Items from a dataset
·····

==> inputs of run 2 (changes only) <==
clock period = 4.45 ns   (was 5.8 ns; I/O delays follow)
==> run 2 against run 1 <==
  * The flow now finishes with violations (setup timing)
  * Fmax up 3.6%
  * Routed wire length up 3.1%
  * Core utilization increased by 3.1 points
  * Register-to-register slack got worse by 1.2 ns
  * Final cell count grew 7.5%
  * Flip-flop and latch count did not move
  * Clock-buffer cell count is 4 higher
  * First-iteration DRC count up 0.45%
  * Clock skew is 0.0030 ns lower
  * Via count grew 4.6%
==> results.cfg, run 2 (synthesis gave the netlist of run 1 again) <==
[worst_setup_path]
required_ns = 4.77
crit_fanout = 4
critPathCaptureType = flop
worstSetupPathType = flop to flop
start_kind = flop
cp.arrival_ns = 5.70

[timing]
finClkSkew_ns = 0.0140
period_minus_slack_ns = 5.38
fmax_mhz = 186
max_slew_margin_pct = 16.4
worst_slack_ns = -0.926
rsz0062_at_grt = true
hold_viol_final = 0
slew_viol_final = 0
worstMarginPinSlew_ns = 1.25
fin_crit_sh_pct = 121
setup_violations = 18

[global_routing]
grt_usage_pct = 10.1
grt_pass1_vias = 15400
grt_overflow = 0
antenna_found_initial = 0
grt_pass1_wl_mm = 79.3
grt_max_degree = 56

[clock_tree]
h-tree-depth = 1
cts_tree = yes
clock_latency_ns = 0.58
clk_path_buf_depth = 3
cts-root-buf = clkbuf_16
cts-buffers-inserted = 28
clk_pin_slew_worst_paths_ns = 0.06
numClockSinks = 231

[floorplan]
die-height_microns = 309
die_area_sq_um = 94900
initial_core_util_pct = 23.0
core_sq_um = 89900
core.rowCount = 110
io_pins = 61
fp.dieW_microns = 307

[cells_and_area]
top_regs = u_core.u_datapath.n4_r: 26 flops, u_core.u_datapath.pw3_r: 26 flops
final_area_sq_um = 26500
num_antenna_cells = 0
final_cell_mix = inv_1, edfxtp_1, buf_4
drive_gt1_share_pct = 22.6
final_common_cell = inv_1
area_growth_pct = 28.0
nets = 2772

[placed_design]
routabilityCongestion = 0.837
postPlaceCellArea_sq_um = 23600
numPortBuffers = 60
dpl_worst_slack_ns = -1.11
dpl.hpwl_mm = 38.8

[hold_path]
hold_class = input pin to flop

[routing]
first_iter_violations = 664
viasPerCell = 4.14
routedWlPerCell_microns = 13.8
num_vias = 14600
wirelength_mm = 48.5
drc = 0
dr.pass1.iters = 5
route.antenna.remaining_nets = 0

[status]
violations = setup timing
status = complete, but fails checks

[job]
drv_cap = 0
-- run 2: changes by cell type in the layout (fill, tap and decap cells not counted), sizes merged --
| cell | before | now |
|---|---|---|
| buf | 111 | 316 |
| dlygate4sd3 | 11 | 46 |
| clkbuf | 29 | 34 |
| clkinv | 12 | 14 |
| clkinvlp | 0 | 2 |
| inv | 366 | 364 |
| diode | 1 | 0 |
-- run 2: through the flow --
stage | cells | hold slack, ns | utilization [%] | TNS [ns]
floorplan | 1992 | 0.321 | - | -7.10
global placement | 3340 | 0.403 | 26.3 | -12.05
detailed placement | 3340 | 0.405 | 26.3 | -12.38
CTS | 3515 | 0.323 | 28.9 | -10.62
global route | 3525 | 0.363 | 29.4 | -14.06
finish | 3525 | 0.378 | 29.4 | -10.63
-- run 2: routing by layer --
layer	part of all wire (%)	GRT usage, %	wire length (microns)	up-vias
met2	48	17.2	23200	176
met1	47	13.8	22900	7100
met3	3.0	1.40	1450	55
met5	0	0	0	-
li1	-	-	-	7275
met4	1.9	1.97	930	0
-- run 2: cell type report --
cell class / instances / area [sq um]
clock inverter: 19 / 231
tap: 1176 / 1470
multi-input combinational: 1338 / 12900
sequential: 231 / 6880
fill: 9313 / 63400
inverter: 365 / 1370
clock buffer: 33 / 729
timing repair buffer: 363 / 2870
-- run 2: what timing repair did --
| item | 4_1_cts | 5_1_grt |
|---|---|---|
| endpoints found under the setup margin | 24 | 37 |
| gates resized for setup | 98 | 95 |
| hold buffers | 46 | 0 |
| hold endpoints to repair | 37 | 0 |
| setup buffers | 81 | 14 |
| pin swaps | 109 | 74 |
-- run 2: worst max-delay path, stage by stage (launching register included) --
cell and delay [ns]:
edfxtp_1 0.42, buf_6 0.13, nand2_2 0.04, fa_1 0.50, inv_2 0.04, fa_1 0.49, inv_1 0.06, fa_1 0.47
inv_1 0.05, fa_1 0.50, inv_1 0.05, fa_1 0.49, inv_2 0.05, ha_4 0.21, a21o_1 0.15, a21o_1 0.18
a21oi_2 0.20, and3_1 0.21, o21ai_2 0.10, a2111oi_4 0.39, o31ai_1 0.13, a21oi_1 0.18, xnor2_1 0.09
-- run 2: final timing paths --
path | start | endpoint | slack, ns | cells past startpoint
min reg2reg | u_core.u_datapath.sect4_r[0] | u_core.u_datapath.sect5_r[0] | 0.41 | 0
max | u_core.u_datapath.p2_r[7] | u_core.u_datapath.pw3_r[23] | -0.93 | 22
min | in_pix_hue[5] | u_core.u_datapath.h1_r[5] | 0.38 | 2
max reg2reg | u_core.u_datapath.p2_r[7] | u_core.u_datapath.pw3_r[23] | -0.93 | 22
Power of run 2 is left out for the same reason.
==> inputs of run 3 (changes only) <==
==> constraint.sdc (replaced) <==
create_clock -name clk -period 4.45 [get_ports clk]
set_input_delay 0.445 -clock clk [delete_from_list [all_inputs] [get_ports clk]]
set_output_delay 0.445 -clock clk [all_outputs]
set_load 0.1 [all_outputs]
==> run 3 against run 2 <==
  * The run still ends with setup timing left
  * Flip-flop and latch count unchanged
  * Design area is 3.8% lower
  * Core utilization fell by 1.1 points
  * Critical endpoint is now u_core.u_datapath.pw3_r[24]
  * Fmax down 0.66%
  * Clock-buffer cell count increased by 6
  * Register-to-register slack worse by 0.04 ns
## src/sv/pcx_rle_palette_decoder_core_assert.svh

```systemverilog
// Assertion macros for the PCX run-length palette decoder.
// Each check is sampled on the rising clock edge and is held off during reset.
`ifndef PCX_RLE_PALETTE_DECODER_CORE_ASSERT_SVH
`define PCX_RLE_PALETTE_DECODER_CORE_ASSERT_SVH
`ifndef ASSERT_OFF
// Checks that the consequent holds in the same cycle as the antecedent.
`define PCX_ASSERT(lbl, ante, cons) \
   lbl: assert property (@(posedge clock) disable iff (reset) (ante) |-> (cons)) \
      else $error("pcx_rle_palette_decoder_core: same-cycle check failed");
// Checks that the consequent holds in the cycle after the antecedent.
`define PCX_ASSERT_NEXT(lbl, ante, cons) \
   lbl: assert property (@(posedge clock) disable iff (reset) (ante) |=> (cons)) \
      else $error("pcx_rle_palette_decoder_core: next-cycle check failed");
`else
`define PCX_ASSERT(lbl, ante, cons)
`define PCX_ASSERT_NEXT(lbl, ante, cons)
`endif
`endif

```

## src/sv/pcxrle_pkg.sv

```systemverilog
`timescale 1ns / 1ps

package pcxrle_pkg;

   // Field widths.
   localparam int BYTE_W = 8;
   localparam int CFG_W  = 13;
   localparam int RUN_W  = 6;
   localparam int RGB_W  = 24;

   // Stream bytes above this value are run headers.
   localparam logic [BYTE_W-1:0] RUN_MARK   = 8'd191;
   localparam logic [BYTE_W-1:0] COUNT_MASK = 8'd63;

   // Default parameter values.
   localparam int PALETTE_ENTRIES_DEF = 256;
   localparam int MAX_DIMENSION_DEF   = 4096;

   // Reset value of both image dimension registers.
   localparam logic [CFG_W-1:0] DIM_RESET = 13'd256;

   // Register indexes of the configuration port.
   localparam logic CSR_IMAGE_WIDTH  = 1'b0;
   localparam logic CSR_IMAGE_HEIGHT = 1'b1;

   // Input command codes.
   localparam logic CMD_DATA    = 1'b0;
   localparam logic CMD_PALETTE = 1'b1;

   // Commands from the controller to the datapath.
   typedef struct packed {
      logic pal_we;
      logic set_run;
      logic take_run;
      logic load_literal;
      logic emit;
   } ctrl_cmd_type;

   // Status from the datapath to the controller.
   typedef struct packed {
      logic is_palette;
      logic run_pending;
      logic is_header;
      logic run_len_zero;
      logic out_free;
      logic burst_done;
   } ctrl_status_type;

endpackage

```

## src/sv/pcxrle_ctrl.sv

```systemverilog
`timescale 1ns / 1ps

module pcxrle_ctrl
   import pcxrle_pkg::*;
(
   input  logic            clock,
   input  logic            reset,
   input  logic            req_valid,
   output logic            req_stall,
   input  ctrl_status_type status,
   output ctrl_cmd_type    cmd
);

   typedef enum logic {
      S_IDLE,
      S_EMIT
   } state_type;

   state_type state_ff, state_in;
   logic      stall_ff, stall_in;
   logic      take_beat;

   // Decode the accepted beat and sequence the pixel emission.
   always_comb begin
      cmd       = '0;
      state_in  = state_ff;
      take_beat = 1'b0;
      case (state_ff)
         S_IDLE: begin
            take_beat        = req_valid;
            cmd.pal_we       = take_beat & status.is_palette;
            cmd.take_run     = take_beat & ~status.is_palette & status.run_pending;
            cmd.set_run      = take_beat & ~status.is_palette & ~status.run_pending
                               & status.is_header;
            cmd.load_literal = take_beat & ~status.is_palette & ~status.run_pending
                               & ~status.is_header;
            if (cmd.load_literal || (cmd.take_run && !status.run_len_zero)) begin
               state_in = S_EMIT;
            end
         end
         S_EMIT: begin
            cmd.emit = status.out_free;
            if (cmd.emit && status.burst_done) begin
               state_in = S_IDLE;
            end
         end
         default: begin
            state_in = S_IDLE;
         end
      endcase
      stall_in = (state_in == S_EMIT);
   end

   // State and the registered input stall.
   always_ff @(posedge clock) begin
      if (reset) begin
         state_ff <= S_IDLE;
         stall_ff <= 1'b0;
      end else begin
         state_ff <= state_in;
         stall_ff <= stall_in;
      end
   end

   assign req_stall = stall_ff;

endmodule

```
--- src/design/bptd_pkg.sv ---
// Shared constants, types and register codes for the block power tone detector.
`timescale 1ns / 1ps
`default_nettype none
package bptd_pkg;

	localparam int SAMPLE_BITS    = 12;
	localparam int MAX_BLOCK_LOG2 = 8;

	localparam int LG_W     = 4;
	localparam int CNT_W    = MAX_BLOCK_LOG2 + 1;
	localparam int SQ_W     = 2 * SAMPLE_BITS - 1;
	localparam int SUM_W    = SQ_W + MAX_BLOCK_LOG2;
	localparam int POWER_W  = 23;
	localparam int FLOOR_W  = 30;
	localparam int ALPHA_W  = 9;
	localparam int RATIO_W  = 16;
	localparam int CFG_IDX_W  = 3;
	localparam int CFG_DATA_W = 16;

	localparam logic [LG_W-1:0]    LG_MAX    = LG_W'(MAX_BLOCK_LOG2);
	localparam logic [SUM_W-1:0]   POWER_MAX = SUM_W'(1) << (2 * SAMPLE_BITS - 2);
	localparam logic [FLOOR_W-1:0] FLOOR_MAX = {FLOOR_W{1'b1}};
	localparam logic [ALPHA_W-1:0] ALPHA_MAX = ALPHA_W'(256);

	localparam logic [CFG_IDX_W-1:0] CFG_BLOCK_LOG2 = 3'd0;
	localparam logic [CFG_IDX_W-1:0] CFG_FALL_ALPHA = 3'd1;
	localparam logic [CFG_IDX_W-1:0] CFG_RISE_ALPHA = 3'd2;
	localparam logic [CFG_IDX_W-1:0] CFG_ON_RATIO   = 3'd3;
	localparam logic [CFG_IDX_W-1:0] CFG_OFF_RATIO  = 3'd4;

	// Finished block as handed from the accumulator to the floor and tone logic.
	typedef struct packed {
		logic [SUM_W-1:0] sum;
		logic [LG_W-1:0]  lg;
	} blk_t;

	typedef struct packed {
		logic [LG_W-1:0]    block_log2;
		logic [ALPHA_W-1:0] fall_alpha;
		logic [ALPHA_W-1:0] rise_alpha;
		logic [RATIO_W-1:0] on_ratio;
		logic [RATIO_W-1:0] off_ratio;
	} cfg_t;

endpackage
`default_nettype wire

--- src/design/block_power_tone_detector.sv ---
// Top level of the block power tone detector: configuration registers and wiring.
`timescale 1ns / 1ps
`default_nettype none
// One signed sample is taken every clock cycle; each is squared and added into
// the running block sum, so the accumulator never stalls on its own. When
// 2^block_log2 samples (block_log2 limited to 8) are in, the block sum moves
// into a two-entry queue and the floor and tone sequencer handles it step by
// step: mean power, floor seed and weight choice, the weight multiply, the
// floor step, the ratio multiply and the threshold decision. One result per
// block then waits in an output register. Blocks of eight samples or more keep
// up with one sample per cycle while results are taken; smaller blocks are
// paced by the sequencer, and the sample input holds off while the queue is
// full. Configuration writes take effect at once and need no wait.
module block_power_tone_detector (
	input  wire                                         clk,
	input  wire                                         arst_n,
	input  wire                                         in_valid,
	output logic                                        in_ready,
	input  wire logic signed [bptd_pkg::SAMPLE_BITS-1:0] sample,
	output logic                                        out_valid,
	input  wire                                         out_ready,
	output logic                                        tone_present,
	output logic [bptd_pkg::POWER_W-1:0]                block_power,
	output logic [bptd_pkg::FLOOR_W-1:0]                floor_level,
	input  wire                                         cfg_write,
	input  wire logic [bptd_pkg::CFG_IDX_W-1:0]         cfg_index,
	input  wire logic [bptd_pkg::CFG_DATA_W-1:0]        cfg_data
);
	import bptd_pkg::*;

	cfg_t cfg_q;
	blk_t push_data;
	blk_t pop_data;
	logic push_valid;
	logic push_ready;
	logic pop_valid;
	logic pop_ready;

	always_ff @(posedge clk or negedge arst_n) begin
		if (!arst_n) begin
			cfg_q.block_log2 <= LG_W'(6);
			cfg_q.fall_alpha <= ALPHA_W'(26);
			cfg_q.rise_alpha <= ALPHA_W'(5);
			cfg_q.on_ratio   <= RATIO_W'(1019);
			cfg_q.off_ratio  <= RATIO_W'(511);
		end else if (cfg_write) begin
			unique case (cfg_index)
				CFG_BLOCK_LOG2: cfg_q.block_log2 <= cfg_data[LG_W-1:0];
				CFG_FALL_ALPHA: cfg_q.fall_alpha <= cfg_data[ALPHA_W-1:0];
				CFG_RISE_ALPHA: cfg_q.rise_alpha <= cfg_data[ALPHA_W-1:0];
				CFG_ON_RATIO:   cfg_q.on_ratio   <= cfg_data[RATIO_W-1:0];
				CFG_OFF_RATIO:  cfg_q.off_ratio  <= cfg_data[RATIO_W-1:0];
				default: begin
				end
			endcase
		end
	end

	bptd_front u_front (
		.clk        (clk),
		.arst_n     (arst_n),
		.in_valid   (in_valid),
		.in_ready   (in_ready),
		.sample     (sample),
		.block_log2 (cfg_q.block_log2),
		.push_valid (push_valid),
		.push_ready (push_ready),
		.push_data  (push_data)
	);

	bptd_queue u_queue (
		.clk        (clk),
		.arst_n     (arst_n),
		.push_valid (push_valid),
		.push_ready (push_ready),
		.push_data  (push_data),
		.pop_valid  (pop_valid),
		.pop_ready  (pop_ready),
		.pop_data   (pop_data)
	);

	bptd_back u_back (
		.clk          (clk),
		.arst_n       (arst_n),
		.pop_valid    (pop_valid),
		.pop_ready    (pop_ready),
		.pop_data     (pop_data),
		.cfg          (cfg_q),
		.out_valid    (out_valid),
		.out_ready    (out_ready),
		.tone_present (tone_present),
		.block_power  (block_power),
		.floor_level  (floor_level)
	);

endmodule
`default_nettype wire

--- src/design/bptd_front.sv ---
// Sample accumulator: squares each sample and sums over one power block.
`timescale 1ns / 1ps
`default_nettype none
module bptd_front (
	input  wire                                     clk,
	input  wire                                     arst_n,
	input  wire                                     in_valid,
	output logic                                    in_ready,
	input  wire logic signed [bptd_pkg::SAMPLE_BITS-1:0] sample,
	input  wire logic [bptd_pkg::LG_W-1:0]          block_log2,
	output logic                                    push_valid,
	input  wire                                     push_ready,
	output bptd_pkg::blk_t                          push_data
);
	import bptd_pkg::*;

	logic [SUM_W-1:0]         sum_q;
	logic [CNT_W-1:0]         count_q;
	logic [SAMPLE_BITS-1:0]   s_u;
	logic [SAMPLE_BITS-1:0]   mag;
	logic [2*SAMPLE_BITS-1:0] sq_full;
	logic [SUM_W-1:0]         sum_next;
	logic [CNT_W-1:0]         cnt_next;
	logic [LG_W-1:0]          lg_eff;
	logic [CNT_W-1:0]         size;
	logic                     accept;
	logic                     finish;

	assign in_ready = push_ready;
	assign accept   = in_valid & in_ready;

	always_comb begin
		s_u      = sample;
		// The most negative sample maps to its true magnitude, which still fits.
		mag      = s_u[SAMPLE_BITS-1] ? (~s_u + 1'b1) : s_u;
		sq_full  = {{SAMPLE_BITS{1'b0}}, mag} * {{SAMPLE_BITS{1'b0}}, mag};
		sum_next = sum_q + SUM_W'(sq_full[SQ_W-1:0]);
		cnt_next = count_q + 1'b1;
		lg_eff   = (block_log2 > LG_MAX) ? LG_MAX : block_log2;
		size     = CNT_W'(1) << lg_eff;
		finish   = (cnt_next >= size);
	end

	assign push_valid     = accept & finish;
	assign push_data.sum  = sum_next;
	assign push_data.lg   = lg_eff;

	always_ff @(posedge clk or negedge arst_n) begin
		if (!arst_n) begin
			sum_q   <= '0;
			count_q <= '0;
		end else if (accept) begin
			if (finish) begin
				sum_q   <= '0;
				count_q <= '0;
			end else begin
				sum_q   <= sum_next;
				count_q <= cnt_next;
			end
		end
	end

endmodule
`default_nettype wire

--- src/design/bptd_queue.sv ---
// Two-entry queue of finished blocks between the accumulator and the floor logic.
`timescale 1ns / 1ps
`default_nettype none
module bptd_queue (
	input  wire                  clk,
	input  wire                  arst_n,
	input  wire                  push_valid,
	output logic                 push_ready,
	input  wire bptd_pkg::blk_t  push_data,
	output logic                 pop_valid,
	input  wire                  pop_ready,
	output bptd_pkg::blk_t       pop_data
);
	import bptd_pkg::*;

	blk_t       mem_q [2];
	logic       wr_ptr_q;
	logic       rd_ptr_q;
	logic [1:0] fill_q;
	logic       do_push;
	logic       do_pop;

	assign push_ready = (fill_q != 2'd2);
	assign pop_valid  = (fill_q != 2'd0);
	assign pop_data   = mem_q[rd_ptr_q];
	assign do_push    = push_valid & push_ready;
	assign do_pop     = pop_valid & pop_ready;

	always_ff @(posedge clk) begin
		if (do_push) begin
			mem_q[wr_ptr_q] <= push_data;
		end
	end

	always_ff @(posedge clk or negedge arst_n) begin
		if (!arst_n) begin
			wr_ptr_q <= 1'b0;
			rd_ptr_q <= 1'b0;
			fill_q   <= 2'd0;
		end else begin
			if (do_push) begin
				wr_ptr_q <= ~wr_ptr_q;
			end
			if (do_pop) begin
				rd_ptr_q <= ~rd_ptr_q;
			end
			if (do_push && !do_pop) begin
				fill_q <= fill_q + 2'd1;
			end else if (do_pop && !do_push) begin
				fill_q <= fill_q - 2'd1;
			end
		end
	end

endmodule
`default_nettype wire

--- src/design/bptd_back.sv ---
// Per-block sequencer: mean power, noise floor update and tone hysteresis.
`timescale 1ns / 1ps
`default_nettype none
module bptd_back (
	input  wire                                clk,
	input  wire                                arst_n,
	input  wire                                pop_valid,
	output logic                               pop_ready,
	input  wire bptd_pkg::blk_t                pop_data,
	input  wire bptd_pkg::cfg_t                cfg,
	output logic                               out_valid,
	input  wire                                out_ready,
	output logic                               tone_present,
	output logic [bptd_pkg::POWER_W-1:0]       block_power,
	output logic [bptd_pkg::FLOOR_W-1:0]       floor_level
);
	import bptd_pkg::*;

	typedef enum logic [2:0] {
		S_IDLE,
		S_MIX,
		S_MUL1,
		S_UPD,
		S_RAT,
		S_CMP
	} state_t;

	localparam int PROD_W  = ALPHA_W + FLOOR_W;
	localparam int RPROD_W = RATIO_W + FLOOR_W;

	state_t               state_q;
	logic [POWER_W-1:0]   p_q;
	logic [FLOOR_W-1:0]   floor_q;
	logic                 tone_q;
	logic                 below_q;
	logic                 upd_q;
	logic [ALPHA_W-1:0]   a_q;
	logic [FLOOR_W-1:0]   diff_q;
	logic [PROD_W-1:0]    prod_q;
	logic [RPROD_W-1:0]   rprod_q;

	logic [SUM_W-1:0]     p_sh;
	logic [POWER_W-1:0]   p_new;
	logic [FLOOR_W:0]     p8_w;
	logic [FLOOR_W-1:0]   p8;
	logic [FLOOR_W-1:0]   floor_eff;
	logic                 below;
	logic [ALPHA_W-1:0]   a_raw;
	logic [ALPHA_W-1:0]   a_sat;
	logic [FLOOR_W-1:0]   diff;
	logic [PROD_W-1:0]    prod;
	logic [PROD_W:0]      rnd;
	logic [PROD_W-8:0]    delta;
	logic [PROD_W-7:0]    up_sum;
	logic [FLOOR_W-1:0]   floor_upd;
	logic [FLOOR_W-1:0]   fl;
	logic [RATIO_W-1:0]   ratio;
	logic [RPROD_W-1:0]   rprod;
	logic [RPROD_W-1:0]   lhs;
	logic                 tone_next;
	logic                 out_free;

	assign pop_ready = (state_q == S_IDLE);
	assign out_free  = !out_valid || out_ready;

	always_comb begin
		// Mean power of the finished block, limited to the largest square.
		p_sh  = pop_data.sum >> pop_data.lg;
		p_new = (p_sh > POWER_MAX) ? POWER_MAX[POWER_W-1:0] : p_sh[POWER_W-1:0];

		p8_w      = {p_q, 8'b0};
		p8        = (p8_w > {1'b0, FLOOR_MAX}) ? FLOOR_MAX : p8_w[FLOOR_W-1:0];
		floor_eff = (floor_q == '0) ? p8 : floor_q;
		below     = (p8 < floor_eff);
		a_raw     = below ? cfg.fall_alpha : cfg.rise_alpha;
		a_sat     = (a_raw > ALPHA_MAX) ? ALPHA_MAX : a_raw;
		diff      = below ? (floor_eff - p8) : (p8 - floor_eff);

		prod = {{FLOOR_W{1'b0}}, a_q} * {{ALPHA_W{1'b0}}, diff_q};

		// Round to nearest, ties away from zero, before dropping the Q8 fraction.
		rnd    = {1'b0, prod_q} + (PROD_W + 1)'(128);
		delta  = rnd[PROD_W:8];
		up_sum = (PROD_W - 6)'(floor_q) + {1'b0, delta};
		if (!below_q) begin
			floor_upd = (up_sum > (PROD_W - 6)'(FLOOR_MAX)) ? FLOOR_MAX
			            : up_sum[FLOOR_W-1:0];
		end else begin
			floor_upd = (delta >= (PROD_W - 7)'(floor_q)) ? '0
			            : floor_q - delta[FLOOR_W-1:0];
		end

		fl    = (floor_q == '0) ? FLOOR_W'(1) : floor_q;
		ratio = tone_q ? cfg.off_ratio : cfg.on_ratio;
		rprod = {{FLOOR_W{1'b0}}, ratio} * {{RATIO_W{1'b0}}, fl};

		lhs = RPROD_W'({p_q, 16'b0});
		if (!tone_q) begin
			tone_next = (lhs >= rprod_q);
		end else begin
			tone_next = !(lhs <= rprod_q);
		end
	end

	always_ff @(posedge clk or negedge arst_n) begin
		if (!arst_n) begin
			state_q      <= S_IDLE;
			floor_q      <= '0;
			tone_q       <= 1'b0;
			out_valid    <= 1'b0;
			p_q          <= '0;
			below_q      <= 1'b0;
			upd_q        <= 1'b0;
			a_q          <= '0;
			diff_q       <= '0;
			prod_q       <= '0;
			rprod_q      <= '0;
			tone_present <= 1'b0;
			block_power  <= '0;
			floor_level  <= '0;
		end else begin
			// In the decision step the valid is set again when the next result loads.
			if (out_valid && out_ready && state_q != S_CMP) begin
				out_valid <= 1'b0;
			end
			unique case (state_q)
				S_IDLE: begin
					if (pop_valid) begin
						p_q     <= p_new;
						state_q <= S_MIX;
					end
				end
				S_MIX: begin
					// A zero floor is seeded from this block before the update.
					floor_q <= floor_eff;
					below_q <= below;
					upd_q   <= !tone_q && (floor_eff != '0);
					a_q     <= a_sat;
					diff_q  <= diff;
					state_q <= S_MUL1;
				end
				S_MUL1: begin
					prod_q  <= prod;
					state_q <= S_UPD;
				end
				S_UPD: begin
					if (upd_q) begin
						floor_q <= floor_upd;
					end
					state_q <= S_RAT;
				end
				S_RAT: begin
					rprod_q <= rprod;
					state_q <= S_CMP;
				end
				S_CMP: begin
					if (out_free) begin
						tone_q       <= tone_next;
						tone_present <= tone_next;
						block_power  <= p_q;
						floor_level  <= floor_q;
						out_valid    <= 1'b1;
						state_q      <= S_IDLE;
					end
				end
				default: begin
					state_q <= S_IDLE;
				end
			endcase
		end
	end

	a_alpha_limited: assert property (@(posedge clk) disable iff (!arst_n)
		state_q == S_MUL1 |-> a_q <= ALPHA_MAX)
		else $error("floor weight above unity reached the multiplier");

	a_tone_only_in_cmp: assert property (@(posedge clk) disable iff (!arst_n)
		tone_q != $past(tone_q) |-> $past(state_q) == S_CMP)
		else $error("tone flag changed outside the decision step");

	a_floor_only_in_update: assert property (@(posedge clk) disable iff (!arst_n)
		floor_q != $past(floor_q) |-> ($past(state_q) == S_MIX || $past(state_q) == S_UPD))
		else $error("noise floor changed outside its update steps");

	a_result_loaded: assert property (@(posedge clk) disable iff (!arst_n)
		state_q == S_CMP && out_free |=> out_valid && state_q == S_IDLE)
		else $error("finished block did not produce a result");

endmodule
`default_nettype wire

·····

Tell how many lines of the data contain "inverter". Nothing but the number belongs in the reply.

2